Far From the Madding Crowd

When Danish director Thomas Vinterberg — director of The Celebration, Dear Wendy The Hunt, etc. — undertook a mainstream film he did well to alight on Thomas Hardy. Both artists focus on the fragility of the social structure, family relationships, even the individual psyche. 
The early hymn is Blake’s “Jerusalem,” of “England’s green and pleasant land,” an effulgence borne out in the film’s landscapes, with its plush harvests and rich fields. But that rich nature is a taunting antithesis to — not the Romantic reflection of — the human condition. Vinterberg’s and Hardy’s nature has no sympathy for human suffering, for dashed hopes and romantic dreams. People and relationships are broken while nature continues unperturbed and uncaring.
Of Bathsheba’s three suitors the two good men are connected to nature, the hands-on Gabriel Oak and the wealthy estate owner and gentleman William Boldwood. Unlike Hardy’s insentient nature, both men want to protect Bathsheba. Boldwood says it and Oak does it. Unlike the generous Oak, Boldwood wants to possess Bathsheba. He's content to have her even if she doesn't love him. He buys a private collection of clothes and jewelry dedicated to her, as if already possessing her, and he assumes she will accept him.

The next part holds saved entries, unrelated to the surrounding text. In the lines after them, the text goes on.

--- config.mk ---
export PLATFORM = sky130hd
export DESIGN_NAME = wb_regfile_flat
export DESIGN_NICKNAME = d
export VERILOG_FILES = /design/src/rtl/riscv_pkg.sv /design/src/rtl/wb_regfile_if.sv /design/src/rtl/result_mux3.sv /design/src/rtl/wb_regfile.sv /design/src/flat_wrapper.sv
export SDC_FILE = /design/constraint.sdc
export NUM_CORES = 2
export LEC_CHECK = 0
export CORE_ASPECT_RATIO = 0.9
export CORE_MARGIN = 8
export CORE_UTILIZATION = 30
export DETAILED_ROUTE_END_ITERATION = 12
export GPL_TIMING_DRIVEN = 0
export HOLD_SLACK_MARGIN = 0.02
export PLACE_DENSITY = 0.55
export SLEW_MARGIN = 20
export SYNTH_ARGS = -nofsm -noshare
export SYNTH_HDL_FRONTEND = slang
export SYNTH_SLANG_ARGS = --single-unit
--- constraint.sdc ---
create_clock -name clk -period 4 [get_ports clk]
set_input_delay 1.2 -clock clk [delete_from_list [all_inputs] [get_ports clk]]
set_output_delay 1.2 -clock clk [all_outputs]
set_load 0.005 [all_outputs]
--- src/rtl/riscv_pkg.sv ---
// Shared core definitions: architectural widths and the write-back source encoding.
package riscv_pkg;

    localparam int XLEN  = 32;
    localparam int NREGS = 32;

    typedef enum logic [1:0] {
        RES_ALU = 2'b00,
        RES_MEM = 2'b01,
        RES_PC4 = 2'b10
    } result_src_e;

endpackage

--- src/rtl/wb_regfile_if.sv ---
// Write-back bundle from MEM/WB plus the decode read ports of the integer register file.
interface wb_regfile_if #(
    parameter int XLEN = riscv_pkg::XLEN,
    parameter int AW   = $clog2(riscv_pkg::NREGS)
);
    // No backpressure: every cycle the bundle is present, and RegWriteW alone qualifies a commit.
    logic [XLEN-1:0] ALUResultW;
    logic [XLEN-1:0] ReadDataW;
    logic [XLEN-1:0] PCPlus4W;
    logic [AW-1:0]   RdW;
    logic            RegWriteW;
    logic [1:0]      ResultSrcW;
    logic [AW-1:0]   A1;
    logic [AW-1:0]   A2;
    logic [XLEN-1:0] RD1;
    logic [XLEN-1:0] RD2;
    logic [XLEN-1:0] ResultW;
    logic [31:0]     WrCount;

    modport master (
        output ALUResultW, ReadDataW, PCPlus4W, RdW, RegWriteW, ResultSrcW, A1, A2,
        input  RD1, RD2, ResultW, WrCount
    );

    modport slave (
        input  ALUResultW, ReadDataW, PCPlus4W, RdW, RegWriteW, ResultSrcW, A1, A2,
        output RD1, RD2, ResultW, WrCount
    );
endinterface

--- src/rtl/result_mux3.sv ---
// Write-back source select: ALU result, load data or link value; the reserved code yields zero.
module result_mux3
    import riscv_pkg::*;
#(
    parameter int W = XLEN
) (
    input  logic [1:0]   sel,
    input  logic [W-1:0] in_alu,
    input  logic [W-1:0] in_mem,
    input  logic [W-1:0] in_pc4,
    output logic [W-1:0] out
);
    always_comb begin
        out = '0;
        case (sel)
            RES_ALU: out = in_alu;
            RES_MEM: out = in_mem;
            RES_PC4: out = in_pc4;
            default: out = '0;
        endcase
    end
endmodule

--- src/rtl/wb_regfile.sv ---
// Write-back stage: selects ResultW, commits it to the integer register file and
// serves two decode read ports with write-through bypass of the in-flight commit.
module wb_regfile #(
    parameter int XLEN  = riscv_pkg::XLEN,
    parameter int NREGS = riscv_pkg::NREGS
) (
    input  logic         clk,
    input  logic         reset,
    wb_regfile_if.slave  bus
);
    localparam int AW = $clog2(NREGS);

    logic [XLEN-1:0] regs [NREGS];
    logic [XLEN-1:0] result;
    logic [31:0]     wr_count;
    logic            commit;

    result_mux3 #(.W(XLEN)) u_result_mux (
        .sel    (bus.ResultSrcW),
        .in_alu (bus.ALUResultW),
        .in_mem (bus.ReadDataW),
        .in_pc4 (bus.PCPlus4W),
        .out    (result)
    );

    // Gating on reset also disables the bypass while reset is held.
    assign commit = reset && bus.RegWriteW && (bus.RdW != '0);

    always_ff @(posedge clk or negedge reset) begin
        if (!reset) begin
            for (int i = 0; i < NREGS; i++) begin
                regs[i] <= '0;
            end
            wr_count <= '0;
        end else begin
            if (commit) begin
                regs[bus.RdW] <= result;
            end
            // Writes to x0 still retire as write-class instructions.
            if (bus.RegWriteW) begin
                wr_count <= wr_count + 32'd1;
            end
        end
    end

    function automatic logic [XLEN-1:0] read_port(input logic [AW-1:0] addr);
        if (addr == '0) begin
            return '0;
        end else if (commit && (addr == bus.RdW)) begin
            return result;
        end else begin
            return regs[addr];
        end
    endfunction

    always_comb begin
        bus.RD1 = read_port(bus.A1);
        bus.RD2 = read_port(bus.A2);
    end

    assign bus.ResultW = result;
    assign bus.WrCount = wr_count;
endmodule

--- src/flat_wrapper.sv ---
// flat-port wrapper written by rule: the top's interface ports become plain ports
module wb_regfile_flat 
#(
    parameter int XLEN  = riscv_pkg::XLEN,
    parameter int NREGS = riscv_pkg::NREGS
)
  (clk, reset, bus_ALUResultW, bus_ReadDataW, bus_PCPlus4W, bus_RdW, bus_RegWriteW, bus_ResultSrcW, bus_A1, bus_A2, bus_RD1, bus_RD2, bus_ResultW, bus_WrCount);
  wb_regfile_if #(.XLEN(XLEN), .AW(5)) bus_i ();
  input  logic clk;
  input  logic reset;
  input wire logic [$bits(bus_i.ALUResultW)-1:0] bus_ALUResultW;
  input wire logic [$bits(bus_i.ReadDataW)-1:0] bus_ReadDataW;
  input wire logic [$bits(bus_i.PCPlus4W)-1:0] bus_PCPlus4W;
  input wire logic [$bits(bus_i.RdW)-1:0] bus_RdW;
  input wire logic [$bits(bus_i.RegWriteW)-1:0] bus_RegWriteW;
  input wire logic [$bits(bus_i.ResultSrcW)-1:0] bus_ResultSrcW;
  input wire logic [$bits(bus_i.A1)-1:0] bus_A1;
  input wire logic [$bits(bus_i.A2)-1:0] bus_A2;
  output wire logic [$bits(bus_i.RD1)-1:0] bus_RD1;
  output wire logic [$bits(bus_i.RD2)-1:0] bus_RD2;
  output wire logic [$bits(bus_i.ResultW)-1:0] bus_ResultW;
  output wire logic [$bits(bus_i.WrCount)-1:0] bus_WrCount;
  assign bus_i.ALUResultW = bus_ALUResultW;
  assign bus_i.ReadDataW = bus_ReadDataW;
  assign bus_i.PCPlus4W = bus_PCPlus4W;
  assign bus_i.RdW = bus_RdW;
  assign bus_i.RegWriteW = bus_RegWriteW;
  assign bus_i.ResultSrcW = bus_ResultSrcW;
  assign bus_i.A1 = bus_A1;
  assign bus_i.A2 = bus_A2;
  assign bus_RD1 = bus_i.RD1;
  assign bus_RD2 = bus_i.RD2;
  assign bus_ResultW = bus_i.ResultW;
  assign bus_WrCount = bus_i.WrCount;
  wb_regfile #(.XLEN(XLEN), .NREGS(NREGS)) u_core (.clk(clk), .reset(reset), .bus(bus_i));
endmodule
==> metrics.cfg <==
[drt]
postRouteAntennaNets = 0
avgViaCountPerCell = 6.58
wl_per_cell_um = 42.3
route.final.wire_length_um = 355000
num_vias = 55200
drc = 0
drt_iter0_markers = 10100
drtPass1Iterations = 8

[timing]
post-route-period-util = 1.20
worst_pin_slew_ns = 1.41
slew_headroom = 0.0621
fmax_mhz = 208
rsz0062_at_grt = true
timing_hold_violations_final = 0
min_period_ns = 4.82
drv_slew = 0
fin_ws_ns = -0.819
fin_skew_ns = 0.00699
setup_viol = 70

[clock_tree]
h-tree-depth = 3
cts_sinks = 1056
cts_tree = done
clk-insertion-delay-late_ns = 0.80
cts_hold_buffers = 0
clk_pin_slew_ns = 0.06
cts-root-buf = clkbuf_16
cts_made_buffers = 119
clk_path_buf_depth = 3

[worst_setup_path]
cp_num_buf_inv = 7
crit_path_end_kind = output pin
start_kind = input pin
crit_chain = buf_4 > buf_12 > buf_4 > buf_12 > nand2_2 > clkbuf_4 > buf_16 > o211ai_1 > a21oi_2 > o22ai_4 > buf_2
critPathLaunch = bus_A1[2]
slowest_delay_ns = 0.53
worstPathRequired_ns = 2.80
critPathKind = input pin to output pin
slowest_stage = o211ai_1
rr_startpoint = u_core.bus.WrCount[0]
crit_family = buffers and inverters
cp_max_fo = 12
arrival_ns = 3.62

[synth]
ys_ff_latch = 1056
netlist.area_leader.share = 0.477
synthesis.area_um2 = 55400
synth_top_area_cell = dfrtp_1
syn_avg_cell_area_um2 = 11.1
ys_types = 62
ys.flop_type = dfrtp_1
syn_inst = 4981
seq_area_frac_synth = 0.477
async_reset_ff_frac = 1.00
synthTopCellsByArea = dfrtp_1 48%, mux4_2 20%, a21oi_1 5.7%, mux2i_1 5.1%, nor2_1 4.4%
synth_edf_count = 0
ys_warn_count = 0
synth_nets = 5098

[finish]
layout.nets = 5959
drive_gt1_frac = 0.322
postLayoutCellArea_um2 = 77400
num-fill-cells = 17200
syn2layout_area_growth_pct = 39.7
final_util = 0.422
layoutNonFillerInstCount = 8393

[grt]
grt_first_pass_wirelength_um = 464000
gr-total-overflow = 0
grtUsageTotal = 0.344
grt_pass1_vias = 51600
grt_max_degree = 141
antenna_found_initial = 34

[place]
dp_hpwl_um = 226000
placed_cell_area_um2 = 62100
globalplace.congestion = 1.07
place_inst = 7667
port_buffers = 233
pre_cts_ws_ns = -3.46

[min_path]
hold_path_class = input pin to async pin

[job]
drv_cap = 0

[outcome]
violations = negative setup slack
status = finished, violations left

[floorplanning]
coreArea_um2 = 183000
dieArea_um2 = 199000
fp.dieH_um = 424
initial_core_util = 0.302
std_cell_rows = 149
die_w_um = 469
ios = 244

[pwr]
power_leakage_nw = 32.6
powerDensity_nw_per_um2 = 451
irDropWorstVdd_mv = 0.361
total_power_mw = 34.9

[synth_stat cells, drive strengths merged, types with 4 or more instances]
| master | number |
|---|---|
| nor2b | 7 |
| nand3 | 31 |
| a221oi | 57 |
| nor3 | 13 |
| nor2 | 654 |
| nand4 | 7 |
| or3 | 5 |
| a21o | 4 |
| xnor2 | 33 |
| o21ai | 447 |
| nor3b | 4 |
| inv | 41 |
| a221o | 20 |
| xor2 | 7 |
| o32ai | 5 |
| nand2 | 463 |
| clkbuf | 363 |
| a21oi | 629 |
| o31ai | 11 |
| mux2i | 280 |
| o221ai | 9 |
| buf | 173 |
| o21a | 6 |
| dfrtp | 1056 |
| mux4 | 489 |
| o22ai | 40 |
| mux2 | 10 |
| a211oi | 36 |
| nand2b | 4 |
| nand4b | 4 |
| o31a | 6 |
| and3 | 9 |
| o211ai | 13 |
| a22oi | 14 |
[flip-flops by register name, summed over array words and instances, names as in the netlist]
register / cells
u_core.bus.WrCount: 32
u_core.regs: 1024
[cell type report]
class                           instances  area (um2)  area share
Multi-Input combinational cell       3347       29400       0.380
Antenna cell                           33        82.6     0.00107
Inverter                               42         199     0.00257
Tap cell                             2416        3020      0.0391
Buffer                                523        5360      0.0692
Clock inverter                         42         542     0.00700
Sequential cell                      1056       26400       0.341
Timing Repair Buffer                  753        8800       0.114
Clock buffer                          181        3540      0.0458
[kinds of logic after synthesis]
group | count (synthesis) | share of synthesized area
AOI/OAI and AO/OA | 1310 | 0.132
and+or+nand+nor | 1217 | 0.0870
DFF | 1056 | 0.477
muxes | 779 | 0.251
buffers and inverters | 578 | 0.0462
xor gates and xnor gates | 40 | 0.00632
adders and majority gates | 1 | 0.000226
[timing repair]
| action | CTS | global route |
|---|---|---|
| resized for setup | 1464 | 221 |
| gates cloned | 23 | 7 |
| setup endpoints to repair | 96 | 84 |
| pin swaps | 158 | 117 |
| setup buffers | 343 | 123 |
[worst paths after layout]
path | slack, ns | cells after the start | endpoint
worst max-delay path | -0.82 | 11 | bus_RD1[18]
worst min-delay path | 0.21 | 1 | u_core.bus.WrCount[23]
worst max register to register | 1.78 | 7 | u_core.bus.WrCount[30]
worst min register to register | 0.48 | 1 | u_core.regs[1001]
max in group asynchronous | 1.69 | 5 | u_core.regs[562]
min in group clk | 0.48 | 1 | u_core.regs[1001]
[routing by layer]
metal | vias up | GRT usage | part of all wire
met1 | 28000 | 0.381 | 0.32
met4 | 24 | 0.297 | 0.12
met2 | 5501 | 0.450 | 0.38
met5 | - | 0.00953 | 0.0020
met3 | 1771 | 0.220 | 0.17
li1 | 20000 | - | -
[worst reg2reg max path, cell delays in order, from the launching register on]
cell	delay, ns
dfrtp_1	0.45
ha_1	0.23
nand3_1	0.12
nor2_1	0.42
and3_1	0.23
clkbuf_1	0.33
nand4_1	0.18
xnor2_1	0.15
[layout by cell type, fill, tap and decap left out, types with 27 or more instances in the layout]
| cell | synthesis | final |
|---|---|---|
| a221oi_2 | 0 | 38 |
| buf_6 | 14 | 96 |
| nand2_1 | 462 | 455 |
| xnor2_1 | 33 | 30 |
| buf_2 | 78 | 85 |
| o22ai_4 | 0 | 27 |
| clkbuf_8 | 0 | 55 |
| nor2_1 | 654 | 627 |
| a21oi_1 | 629 | 585 |
| buf_12 | 0 | 159 |
| mux2i_4 | 0 | 39 |
| buf_8 | 4 | 32 |
| diode_2 | 0 | 33 |
| clkbuf_2 | 1 | 31 |
| clkbuf_16 | 0 | 160 |
| buf_4 | 37 | 267 |
| clkdlybuf4s50_1 | 0 | 132 |
| clkbuf_1 | 362 | 279 |
| a21oi_4 | 0 | 35 |
| mux4_2 | 489 | 489 |
| buf_16 | 0 | 99 |
| o21ai_0 | 444 | 424 |
| dfrtp_1 | 1056 | 1056 |
| mux2i_2 | 0 | 31 |
| mux2i_1 | 280 | 210 |
[power by group]
part / internal (mW) / total, mW / switching (mW)
Clock: 6.73 / 11.9 / 5.13
Combinational: 4.29 / 9.33 / 5.04
Sequential: 12.3 / 13.7 / 1.38
Total: 23.3 / 34.9 / 11.6
[through the flow]
stage               hold WS, ns  setup TNS (ns)
floorplan                 0.441         -0.0121
global placement          0.454               -
detailed placement        0.465         -519.84
CTS                       0.229          -36.68
global route              0.204          -38.60
finish                    0.215          -39.94
(Power assumes the default switching activity.)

The dangerous soldier Troy evokes classical fiction and the literary rascal type. When he weeps at his first bride’s apparent abandonment — as at his real loss later — he begins with our sympathy until he dwindles to literary type, the irresponsible, carousing, gambling soldier. After Bathsheba spurns the solid suitors — Oak of the earth and Boldwood of economic security — she falls for the thrill of risk. She’s won by the danger of Troy’s swordplay, which seems dashing in Fern Hollow but silly in her farmyard. There he fences emptily with the cow Bathsheba milked.

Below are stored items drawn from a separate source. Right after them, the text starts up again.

<file path="src/rtl/instruction_queue.sv">
// Instruction queue between the fetch unit and the decoder.
// Each 64-bit fetch block is split into 32-bit instructions with their PCs
// and stored in a circular buffer that the decoder drains from the head.
module instruction_queue #(
    parameter int unsigned DEPTH = 8
) (
    input  logic                     clk,
    input  logic                     reset,
    input  logic                     fetch_valid,
    input  logic [63:0]              fetch_addr,
    input  logic [63:0]              fetch_data,
    output logic                     fetch_ready,
    input  logic                     flush,
    output logic                     dec_valid,
    output logic [63:0]              dec_pc,
    output logic [31:0]              dec_instr,
    input  logic                     dec_ready,
    output logic [$clog2(DEPTH):0]   count,
    output logic                     align_err
);

    localparam int unsigned PTR_W = $clog2(DEPTH);
    localparam int unsigned CNT_W = PTR_W + 1;

    logic [63:0]      pc_q    [DEPTH];
    logic [31:0]      instr_q [DEPTH];
    logic [PTR_W-1:0] head_q, head_d;
    logic [PTR_W-1:0] tail_q, tail_d;
    logic [PTR_W-1:0] tail_nx;
    logic [CNT_W-1:0] count_q, count_d;
    logic [CNT_W-1:0] push_n;
    logic             align_err_q, align_err_d;
    logic             fetch_fire;
    logic             wr_pair;
    logic             wr_upper;
    logic             wr_bad;
    logic             pop;
    logic [63:0]      pc_upper;

    // Ready needs room for a full two-entry block; depends on registered count only
    assign fetch_ready = (count_q <= CNT_W'(DEPTH - 2));
    assign dec_valid   = (count_q != '0);
    assign dec_pc      = pc_q[head_q];
    assign dec_instr   = instr_q[head_q];
    assign count       = count_q;
    assign align_err   = align_err_q;

    // Decode push/pop and compute next pointer, count and error state
    always_comb begin
        fetch_fire  = fetch_valid && fetch_ready && !flush;
        wr_pair     = fetch_fire && (fetch_addr[2:0] == 3'b000);
        wr_upper    = fetch_fire && (fetch_addr[2:0] == 3'b100);
        wr_bad      = fetch_fire && (fetch_addr[1:0] != 2'b00);
        pop         = dec_valid && dec_ready && !flush;
        pc_upper    = fetch_addr + 64'd4;
        tail_nx     = tail_q + PTR_W'(1);
        push_n      = wr_pair ? CNT_W'(2) : (wr_upper ? CNT_W'(1) : CNT_W'(0));
        count_d     = count_q + push_n - CNT_W'(pop);
        tail_d      = tail_q + PTR_W'(push_n);
        head_d      = head_q + PTR_W'(pop);
        align_err_d = align_err_q | wr_bad;
        if (flush) begin
            count_d     = '0;
            tail_d      = '0;
            head_d      = '0;
            align_err_d = 1'b0;
        end
    end

    // Pointer, count and sticky error registers
    always_ff @(posedge clk or negedge reset) begin
        if (!reset) begin
            head_q      <= '0;
            tail_q      <= '0;
            count_q     <= '0;
            align_err_q <= 1'b0;
        end else begin
            head_q      <= head_d;
            tail_q      <= tail_d;
            count_q     <= count_d;
            align_err_q <= align_err_d;
        end
    end

    // Entry storage; cleared on reset so the empty head reads as zero
    always_ff @(posedge clk or negedge reset) begin
        if (!reset) begin
            for (int i = 0; i < int'(DEPTH); i++) begin
                pc_q[i]    <= '0;
                instr_q[i] <= '0;
            end
        end else if (wr_pair) begin
            pc_q[tail_q]     <= fetch_addr;
            instr_q[tail_q]  <= fetch_data[31:0];
            pc_q[tail_nx]    <= pc_upper;
            instr_q[tail_nx] <= fetch_data[63:32];
        end else if (wr_upper) begin
            pc_q[tail_q]     <= fetch_addr;
            instr_q[tail_q]  <= fetch_data[63:32];
        end
    end

endmodule

</file>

But Troy gives her the taming she initially told Oak she wanted. After that proves to be false she accepts Oak’s more civilized training, when he makes her come after him with a civil request to return to save her sheep, then finally to pursue him to wed. Having prided herself in her independence she finds her most substantial relationship in a man upon whom she can depend. Hardy’s fundamental feminism appears in his great line about the difficulty women have expressing their feelings in a language men have developed to express their own.

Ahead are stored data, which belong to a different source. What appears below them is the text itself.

`config.mk`:
```
export PLATFORM = sky130hd
export DESIGN_NAME = nios_ii_nios2_qsys_0_nios2_oci_dct_packer
export DESIGN_NICKNAME = d
export VERILOG_FILES = /design/src/rtl/nios2_oci_trace_pkg.sv /design/src/rtl/nios_ii_nios2_qsys_0_nios2_oci_frame_slot.sv /design/src/rtl/nios_ii_nios2_qsys_0_nios2_oci_dct_packer.sv
export SDC_FILE = /design/constraint.sdc
export NUM_CORES = 1
export LEC_CHECK = 0
export BUFFER_PORTS_ARGS = -buffer_cell sky130_fd_sc_hd__buf_2
export CORE_MARGIN = 2
export CORE_UTILIZATION = 50
export CTS_BUF_LIST = sky130_fd_sc_hd__clkbuf_16
export DETAILED_ROUTE_END_ITERATION = 16
export PLACE_DENSITY = 0.74
export SYNTH_ARGS = -nofsm -noshare
export SYNTH_HDL_FRONTEND = slang
export SYNTH_HIERARCHICAL = 1
export SYNTH_SLANG_ARGS = --single-unit
export TNS_END_PERCENT = 10
```
`constraint.sdc`:
```
create_clock -name clk -period 2.9 [get_ports clk]
set_clock_uncertainty 0.2 [all_clocks]
set_input_delay 0.58 -clock clk [delete_from_list [all_inputs] [get_ports clk]]
set_output_delay 0.58 -clock clk [all_outputs]
set_load 0.05 [all_outputs]
```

The story abounds with disastrous accidents. Four lives are ruined when a bride goes to the wrong church —in the country yet, far from the madding crowd. Oak is secure and affluent until his independent sheepdog runs amok at night and chases the entire herd off a cliff, ruining him. As Young George descends from reliable Old George there is no more security in bloodlines than in a solider’s uniform. Young George’s lack of discipline makes him a negative reflection of Bathsheba’s independence and self-assertion, in the face of Victorian convention. The most civilized man, Boldwood, is drawn back into human and social relationships only to go crazy and kill Troy.
Troy himself seems accidentally — or providentially — risen from the dead. Nature erupts destructively in the fire, the dangerous rainstorm and when the vast sea spits Troy back to some fishermen. A nature that doesn’t care for man confirms the helplessness of the human condition.